The average taxpayer, curious to know how and why an estimated $1,000 per household will be handed to the Savings & Loan industry, won’t get much help from the news media. Thus far, coverage of the S&L crisis has offered little analysis of how the multi-billion dollar boondoggle relates to broader economic questions and little attention has been paid to solutions put forward by national progressive leaders.

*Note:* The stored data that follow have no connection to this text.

Context: an optimization exercise on an open-source flow, tuned for small area. The choices shown serve that exercise and are no tape-out recipe.
In this exercise RTL edits were held to simulation tests only and were not proved equivalent to the original.
The flow treats the clock pin as an ideal source. Dropping or thinning the clock tree relies on that and would not hold on a real chip.
Power is estimated from default activity; no workload was simulated.

==> job 1091 <==
## HighClockToLowClock
module HighClockToLowClock(HighClock, resetn, HighFreq, LowFreq, LowClock);
clock: 100.0 ns
lec_check: 0
abc_clock_period_in_ps: 80000
cap_margin: 20
core_margin: 2
core_utilization: 45
gpl_timing_driven: 0
slew_margin: 20
standard.sh (not shown) runs the stock make flow with config.mk's settings and CLKGATE_MAP_FILE= SYNTH_SCRIPT=/design/flow/synth_recipe.tcl, a recipe that flattens the netlist after the stock synthesis.
==> flow/flow/run.sh <==
#!/bin/bash
# ORFS layout (the standard.sh) with these changes:
#  - after the standard synthesis, its next-state logic is re-mapped by hand
#    (flow/remap.py), keeping every register instance as synthesis made it; a
#    yosys equivalence check (flow/equiv.ys) against the standard netlist must
#    pass before the re-mapped netlist is used;
#  - every port gets the smallest buffer (buf_1);
#  - the clock tree is three clkbuf_4, each at the centre of its group of flip-flops
#    (flow/cts_small_tree.tcl), instead of an H-tree.
set -euo pipefail
here=$(pwd)
export BUFFER_PORTS_ARGS="-buffer_cell sky130_fd_sc_hd__buf_1"
export CLK_BUF_CELLS="sky130_fd_sc_hd__clkbuf_4 sky130_fd_sc_hd__clkbuf_4 sky130_fd_sc_hd__clkbuf_4"
export PRE_CTS_TCL="$here/flow/cts_small_tree.tcl"
YOSYS=$(command -v yosys || echo "$FLOW_HOME/../tools/install/yosys/bin/yosys")

bash standard.sh synth > synth.log 2>&1

res=$here/orfs/results/$FLOW_PLATFORM/HighClockToLowClock/base
cp "$res/1_2_yosys.v" "$here/standard_netlist.v"
python3 flow/remap.py "$here/standard_netlist.v" "$here/remapped.v" > remap.log 2>&1
sed -e "s|GOLD_V|$here/standard_netlist.v|" -e "s|GATE_V|$here/remapped.v|" \
  flow/equiv.ys > equiv_run.ys
"$YOSYS" -l equiv.log equiv_run.ys > /dev/null 2>&1
cp "$here/remapped.v" "$res/1_2_yosys.v"
rm -f "$res/1_synth.odb" "$res/1_synth.sdc"
echo "remapped netlist is equivalent to the standard synthesis; using it"

bash standard.sh > standard.log 2>&1
==> flow/flow/cts_small_tree.tcl <==
# Small clock tree: HighClock drives a few clock buffers ($::env(CLK_BUF_CELLS)),
# each driving one group of clock sinks. The sinks are sorted by x and split
# into contiguous groups sized in proportion to each buffer's drive strength;
# each buffer is placed at the centre of its group. Runs before ORFS's CTS
# step, which is then skipped.
set block [ord::get_db_block]
set clk_net [$block findNet HighClock]
set cells $::env(CLK_BUF_CELLS)

set sinks {}
foreach iterm [$clk_net getITerms] {
  set loc [[$iterm getInst] getLocation]
  lappend sinks [list [lindex $loc 0] [lindex $loc 1] $iterm]
}
set sinks [lsort -integer -index 0 $sinks]
set n [llength $sinks]

set total 0
foreach c $cells { incr total [lindex [split $c _] end] }

set start 0
set k 0
foreach c $cells {
  set drive [lindex [split $c _] end]
  incr k
  if { $k == [llength $cells] } {
    set end $n
  } else {
    set end [expr {$start + int(round(double($n) * $drive / $total))}]
  }
  set master [[ord::get_db] findMaster $c]
  set buf_inst [odb::dbInst_create $block $master clkbuf_$k]
  set leaf_net [odb::dbNet_create $block clknet_leaf_$k]
  $leaf_net setSigType CLOCK
  set sx 0
  set sy 0
  foreach s [lrange $sinks $start [expr {$end - 1}]] {
    set sx [expr {$sx + [lindex $s 0]}]
    set sy [expr {$sy + [lindex $s 1]}]
    set iterm [lindex $s 2]
    $iterm disconnect
    $iterm connect $leaf_net
  }
  set m [expr {$end - $start}]
  [$buf_inst findITerm A] connect $clk_net
  [$buf_inst findITerm X] connect $leaf_net
  $buf_inst setLocation [expr {$sx / $m}] [expr {$sy / $m}]
  $buf_inst setPlacementStatus PLACED
  puts "clock tree: $c drives $m clock sinks"
  set start $end
}

proc clock_tree_synthesis { args } {
  puts "clock_tree_synthesis skipped: the clock tree was built by cts_small_tree.tcl"
}
==> flow/flow/remap.py <==
#!/usr/bin/env python3
"""Rewrite the combinational logic of the standard synthesis netlist.

Reads the standard synthesis netlist (argv[1]) only to copy its register
instances (names, cell types and nets unchanged), and writes (argv[2]) a
netlist with the same registers and a hand-mapped next-state logic:

  ripple adder      {hit, s} = rn + LowFreq      (ha_1 + 31 fa_1)
  nsel              = resetn & ~hit              (nor2b_1, then buf_2)
  rn[i] next        = nsel ? s[i] : ~HighFreq[i] (nand2_1 + o21ai_0)
  LowClock next     = LowClock ^ hit             (xor2_1)

The flow checks the result against the standard netlist with a formal
equivalence check before using it.
"""
import re
import sys

src = open(sys.argv[1]).read()

# register instances of the standard netlist, copied verbatim
regs = {}
for m in re.finditer(r'\n(\s*sky130_fd_sc_hd__(df\w+)\s+(\S+)\s*\((.*?)\);)', src, re.S):
    body = m.group(4)
    pins = dict(re.findall(r'\.(\w+)\(([^()]*?)\s*\)', body))
    regs[m.group(3)] = (m.group(2), pins)

def find_reg(q):
    for name, (cell, pins) in regs.items():
        if pins.get('Q', '').strip() == q:
            return name, cell, pins
    raise SystemExit('remap: no register drives ' + q)

out = []
w = out.append
w('module HighClockToLowClock(HighClock, resetn, HighFreq, LowFreq, LowClock);')
w('  input HighClock;')
w('  input resetn;')
w('  input [31:0] HighFreq;')
w('  input [31:0] LowFreq;')
w('  output LowClock;')
w('  wire [32:1] c;')
w('  wire [31:0] s;')
w('  wire [31:0] t;')
w('  wire [31:0] d;')
w('  wire nsel_n;')
w('  wire nsel;')
w('  wire lc_d;')
for i in range(32):
    w('  wire \\rn[%d] ;' % i)
w('  sky130_fd_sc_hd__ha_1 add_0 (.A(LowFreq[0]), .B(\\rn[0] ), .COUT(c[1]), .SUM(s[0]));')
for i in range(1, 32):
    w('  sky130_fd_sc_hd__fa_1 add_%d (.A(LowFreq[%d]), .B(\\rn[%d] ), .CIN(c[%d]), .COUT(c[%d]), .SUM(s[%d]));'
      % (i, i, i, i, i + 1, i))
w('  sky130_fd_sc_hd__nor2b_1 nsel_g (.A(c[32]), .B_N(resetn), .Y(nsel_n));')
w('  sky130_fd_sc_hd__buf_2 nsel_buf (.A(nsel_n), .X(nsel));')
for i in range(32):
    w('  sky130_fd_sc_hd__nand2_1 mux_a_%d (.A(nsel), .B(s[%d]), .Y(t[%d]));' % (i, i, i))
    w('  sky130_fd_sc_hd__o21ai_0 mux_b_%d (.A1(HighFreq[%d]), .A2(nsel), .B1(t[%d]), .Y(d[%d]));'
      % (i, i, i, i))
w('  sky130_fd_sc_hd__xor2_1 lc_g (.A(LowClock), .B(c[32]), .X(lc_d));')
for i in range(32):
    name, cell, pins = find_reg('\\rn[%d]' % i)
    if cell != 'dfxtp_1':
        raise SystemExit('remap: unexpected register cell ' + cell)
    w('  sky130_fd_sc_hd__dfxtp_1 %s  (.CLK(HighClock), .D(d[%d]), .Q(\\rn[%d] ));' % (name, i, i))
name, cell, pins = find_reg('LowClock')
if cell != 'dfrtp_1':
    raise SystemExit('remap: unexpected register cell ' + cell)
w('  sky130_fd_sc_hd__dfrtp_1 %s  (.CLK(HighClock), .D(lc_d), .Q(LowClock), .RESET_B(resetn));' % name)
if len(regs) != 33:
    raise SystemExit('remap: expected 33 registers, found %d' % len(regs))
w('endmodule')
open(sys.argv[2], 'w').write('\n'.join(out) + '\n')
Other scripts of this flow, unchanged in this note and not shown: flow/flow/equiv.ys
==> job 3431 (differences from job 1091) <==
--- a/flow/flow/run.sh
+++ b/flow/flow/run.sh
@@ -6,11 +6,11 @@
 #    pass before the re-mapped netlist is used;
 #  - every port gets the smallest buffer (buf_1);
-#  - the clock tree is three clkbuf_4, each at the centre of its group of flip-flops
-#    (flow/cts_small_tree.tcl), instead of an H-tree.
+#  - the clock tree is one clkbuf_16 at the centre of the flip-flops
+#    (flow/cts_one_buffer.tcl) instead of an H-tree.
 set -euo pipefail
 here=$(pwd)
 export BUFFER_PORTS_ARGS="-buffer_cell sky130_fd_sc_hd__buf_1"
-export CLK_BUF_CELLS="sky130_fd_sc_hd__clkbuf_4 sky130_fd_sc_hd__clkbuf_4 sky130_fd_sc_hd__clkbuf_4"
-export PRE_CTS_TCL="$here/flow/cts_small_tree.tcl"
+export CLK_BUF_CELL=sky130_fd_sc_hd__clkbuf_16
+export PRE_CTS_TCL="$here/flow/cts_one_buffer.tcl"
 YOSYS=$(command -v yosys || echo "$FLOW_HOME/../tools/install/yosys/bin/yosys")
 
==> flow/flow/cts_one_buffer.tcl (new file) <==
# Clock tree of a single buffer: HighClock drives one clock buffer, which
# drives every clock sink. Runs before ORFS's CTS step, which is then skipped.
set clk_buf_cell $::env(CLK_BUF_CELL)
set block [ord::get_db_block]
set clk_net [$block findNet HighClock]
set master [[ord::get_db] findMaster $clk_buf_cell]
set buf_inst [odb::dbInst_create $block $master clkbuf_root]
set leaf_net [odb::dbNet_create $block clknet_leaf]
$leaf_net setSigType CLOCK
set sx 0
set sy 0
set n 0
foreach iterm [$clk_net getITerms] {
  set inst [$iterm getInst]
  set loc [$inst getLocation]
  set sx [expr {$sx + [lindex $loc 0]}]
  set sy [expr {$sy + [lindex $loc 1]}]
  incr n
  $iterm disconnect
  $iterm connect $leaf_net
}
[$buf_inst findITerm A] connect $clk_net
[$buf_inst findITerm X] connect $leaf_net
$buf_inst setLocation [expr {$sx / $n}] [expr {$sy / $n}]
$buf_inst setPlacementStatus PLACED
puts "cts_one_buffer: $clk_buf_cell drives $n clock sinks"

proc clock_tree_synthesis { args } {
  puts "clock_tree_synthesis skipped: the clock tree was built by cts_one_buffer.tcl"
}
--- a/flow/flow/remap.py
+++ b/flow/flow/remap.py
@@ -7,5 +7,5 @@
 
   ripple adder      {hit, s} = rn + LowFreq      (ha_1 + 31 fa_1)
-  nsel              = resetn & ~hit              (nor2b_1, then buf_2)
+  nsel              = resetn & ~hit              (nor2b_1)
   rn[i] next        = nsel ? s[i] : ~HighFreq[i] (nand2_1 + o21ai_0)
   LowClock next     = LowClock ^ hit             (xor2_1)
@@ -44,5 +44,4 @@
 w('  wire [31:0] t;')
 w('  wire [31:0] d;')
-w('  wire nsel_n;')
 w('  wire nsel;')
 w('  wire lc_d;')
@@ -53,6 +52,5 @@
     w('  sky130_fd_sc_hd__fa_1 add_%d (.A(LowFreq[%d]), .B(\\rn[%d] ), .CIN(c[%d]), .COUT(c[%d]), .SUM(s[%d]));'
       % (i, i, i, i, i + 1, i))
-w('  sky130_fd_sc_hd__nor2b_1 nsel_g (.A(c[32]), .B_N(resetn), .Y(nsel_n));')
-w('  sky130_fd_sc_hd__buf_2 nsel_buf (.A(nsel_n), .X(nsel));')
+w('  sky130_fd_sc_hd__nor2b_1 nsel_g (.A(c[32]), .B_N(resetn), .Y(nsel));')
 for i in range(32):
     w('  sky130_fd_sc_hd__nand2_1 mux_a_%d (.A(nsel), .B(s[%d]), .Y(t[%d]));' % (i, i, i))
--- a/flow/config.mk
+++ b/flow/config.mk
@@ -9,5 +9,5 @@
 export CAP_MARGIN = 20
 export CORE_MARGIN = 2
-export CORE_UTILIZATION = 45
-export GPL_TIMING_DRIVEN = 0
+export CORE_UTILIZATION = 75
+export PLACE_DENSITY = 0.85
 export SLEW_MARGIN = 20
removed: flow/flow/cts_small_tree.tcl
==> job 6259 (differences from job 1091) <==
--- a/flow/flow/run.sh
+++ b/flow/flow/run.sh
@@ -6,11 +6,11 @@
 #    pass before the re-mapped netlist is used;
 #  - every port gets the smallest buffer (buf_1);
-#  - the clock tree is three clkbuf_4, each at the centre of its group of flip-flops
-#    (flow/cts_small_tree.tcl), instead of an H-tree.
+#  - the clock tree is one clkbuf_16 at the centre of the flip-flops
+#    (flow/cts_one_buffer.tcl) instead of an H-tree.
 set -euo pipefail
 here=$(pwd)
 export BUFFER_PORTS_ARGS="-buffer_cell sky130_fd_sc_hd__buf_1"
-export CLK_BUF_CELLS="sky130_fd_sc_hd__clkbuf_4 sky130_fd_sc_hd__clkbuf_4 sky130_fd_sc_hd__clkbuf_4"
-export PRE_CTS_TCL="$here/flow/cts_small_tree.tcl"
+export CLK_BUF_CELL=sky130_fd_sc_hd__clkbuf_16
+export PRE_CTS_TCL="$here/flow/cts_one_buffer.tcl"
 YOSYS=$(command -v yosys || echo "$FLOW_HOME/../tools/install/yosys/bin/yosys")
 
==> flow/flow/cts_one_buffer.tcl (new file) <==
# Clock tree of a single buffer: HighClock drives one clock buffer, which
# drives every clock sink. Runs before ORFS's CTS step, which is then skipped.
set clk_buf_cell $::env(CLK_BUF_CELL)
set block [ord::get_db_block]
set clk_net [$block findNet HighClock]
set master [[ord::get_db] findMaster $clk_buf_cell]
set buf_inst [odb::dbInst_create $block $master clkbuf_root]
set leaf_net [odb::dbNet_create $block clknet_leaf]
$leaf_net setSigType CLOCK
set sx 0
set sy 0
set n 0
foreach iterm [$clk_net getITerms] {
  set inst [$iterm getInst]
  set loc [$inst getLocation]
  set sx [expr {$sx + [lindex $loc 0]}]
  set sy [expr {$sy + [lindex $loc 1]}]
  incr n
  $iterm disconnect
  $iterm connect $leaf_net
}
[$buf_inst findITerm A] connect $clk_net
[$buf_inst findITerm X] connect $leaf_net
$buf_inst setLocation [expr {$sx / $n}] [expr {$sy / $n}]
$buf_inst setPlacementStatus PLACED
puts "cts_one_buffer: $clk_buf_cell drives $n clock sinks"

proc clock_tree_synthesis { args } {
  puts "clock_tree_synthesis skipped: the clock tree was built by cts_one_buffer.tcl"
}
--- a/flow/flow/remap.py
+++ b/flow/flow/remap.py
@@ -7,5 +7,5 @@
 
   ripple adder      {hit, s} = rn + LowFreq      (ha_1 + 31 fa_1)
-  nsel              = resetn & ~hit              (nor2b_1, then buf_2)
+  nsel              = resetn & ~hit              (nor2b_1)
   rn[i] next        = nsel ? s[i] : ~HighFreq[i] (nand2_1 + o21ai_0)
   LowClock next     = LowClock ^ hit             (xor2_1)
@@ -44,5 +44,4 @@
 w('  wire [31:0] t;')
 w('  wire [31:0] d;')
-w('  wire nsel_n;')
 w('  wire nsel;')
 w('  wire lc_d;')
@@ -53,6 +52,5 @@
     w('  sky130_fd_sc_hd__fa_1 add_%d (.A(LowFreq[%d]), .B(\\rn[%d] ), .CIN(c[%d]), .COUT(c[%d]), .SUM(s[%d]));'
       % (i, i, i, i, i + 1, i))
-w('  sky130_fd_sc_hd__nor2b_1 nsel_g (.A(c[32]), .B_N(resetn), .Y(nsel_n));')
-w('  sky130_fd_sc_hd__buf_2 nsel_buf (.A(nsel_n), .X(nsel));')
+w('  sky130_fd_sc_hd__nor2b_1 nsel_g (.A(c[32]), .B_N(resetn), .Y(nsel));')
 for i in range(32):
     w('  sky130_fd_sc_hd__nand2_1 mux_a_%d (.A(nsel), .B(s[%d]), .Y(t[%d]));' % (i, i, i))
--- a/flow/config.mk
+++ b/flow/config.mk
@@ -9,5 +9,4 @@
 export CAP_MARGIN = 20
 export CORE_MARGIN = 2
-export CORE_UTILIZATION = 45
-export GPL_TIMING_DRIVEN = 0
+export CORE_UTILIZATION = 55
 export SLEW_MARGIN = 20
removed: flow/flow/cts_small_tree.tcl
==> comparison <==
Job 1091 ran to the end with no violations. Job 3431 aborted during global routing, error GRT-0232. Job 6259 completed with no timing, DRC or antenna violations. Of job 6259 and job 1091, job 1091 has the higher cell count (gap about 7%, measured against job 1091). Between job 1091 and job 6259, the lower first-iteration DRC count is in job 1091 (gap 16%, measured against job 6259). Of job 6259 and job 1091, job 6259 has the higher fmax (gap about 0.7%, measured against job 1091). Against job 6259, the area after synthesis of job 1091 is higher by 0.31%.
The clock cells of job 1091 and job 6259 come from the design's own scripts or RTL, not from TritonCTS.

The S&L story only began regularly hitting the front pages in late 1989. To band-aid the hemorrhaging industry, the government began passing out multi-million dollar tax breaks and guarantees like candy on Halloween. The goal was to encourage other S&L executives, Wall Street tycoons and even giant industrial firms like Ford Motor Co. to take hundreds of failing S&Ls off the government’s hands at a lower cost than what the FSLIC insurance fund would pay to shut down the institutions. President Bush saw the S&L crisis as his first major challenge, and he sent Congress a $157 billion proposal to deal with it.
Commenting on Bush’s plan, which places the brunt of the burden on U.S. taxpayers, economic columnist Jane Bryant Quinn (Newsweek, 2/27/89) adopted a blame-the-victim stance. The American public, Quinn wrote, “is not so innocent. During the ’80s we’ve happily fattened our savings accounts on the high rates of interest paid by insolvent S&Ls…. Now we’re being asked to give some of those unearned profits back. Rough justice, I’d say.” More like rough analysis: Blaming consumers for maintaining savings accounts is rather absurd. Moreover, Quinn neglects to mention that low-income and minority families largely lack access to credit.
Most media have not pointed out that the S&L crisis is rooted in financial speculation that Reagan policies have encouraged. As a result of the economic malaise which began around 1973 and continues today in many basic industries, speculative outlets have served as vehicles for capital that could not be profitably invested in the productive economy. S&Ls and other financial institutions promised high returns, but overinvestment led inexorably to a crash.
This background is rarely mentioned in media accounts, which rely primarily on pro-deregulation mainstream economists, government officials and self-serving industry reps as sources.
Two noteworthy S&L proposals were put forward recently by progressive leaders, who began with the premise that if middle- and working-class people weren’t invited to the party, they shouldn’t have to clean up the mess. Instead, according to Ralph Nader and Jesse Jackson, funds to bail out the ailing S&Ls should come from the rich — who made plenty from interest on money market funds that brokered “hot money” to risky S&Ls — and from taxes on speculative activities like leveraged buyouts and stock purchases.
But these proposals were given short shrift by the media. Upon releasing his “Report to U.S. Taxpayers on the Savings & Loan Crisis”, Nader got nary a word on the three nightly network news shows, and no coverage in the Washington Post or New York Times.
When Jackson joined more than 100 civil rights, farm, labor, consumer, housing, community and women’s organizations — the “Financial Democracy Campaign” — in announcing an all-out attack on the S&L bailouts, the New York Times and Washington Post carried wire stories (3/3/89) with only six paragraphs of coverage. Devoid of serious analysis, a Post editorial (3/4/89) patronized, “The anti-establishment groups that spoke this week raised some of the right questions, even if they don’t have all of the right answers.”
The bias was blatant on TV news. Of 80 on-air sources asked by the three nightly news broadcasts for their views on S&Ls between mid-December and mid-February, three-fourths were government officials and one-fourth were financial industry spokespersons or private analysts. No public interest spokespersons were given an opportunity to comment on the problem. CNN offered marginally better coverage, with occasional appearances by Nader and Jonathan Brown of Nader’s Bank Watch group.
In general, populist or anti-corporate perspectives were submerged beneath a chorus of “expert” analysis which begins and ends with two crucial assumptions: 1) the taxpayers are going to foot the bill; and 2) the problem can be isolated and solved merely by throwing money around and tinkering with the regulatory apparatus. What else can we expect when the arsonists — free market economists, industry officials, government regulators and members of Congress — are the only ones asked how to put out the fire?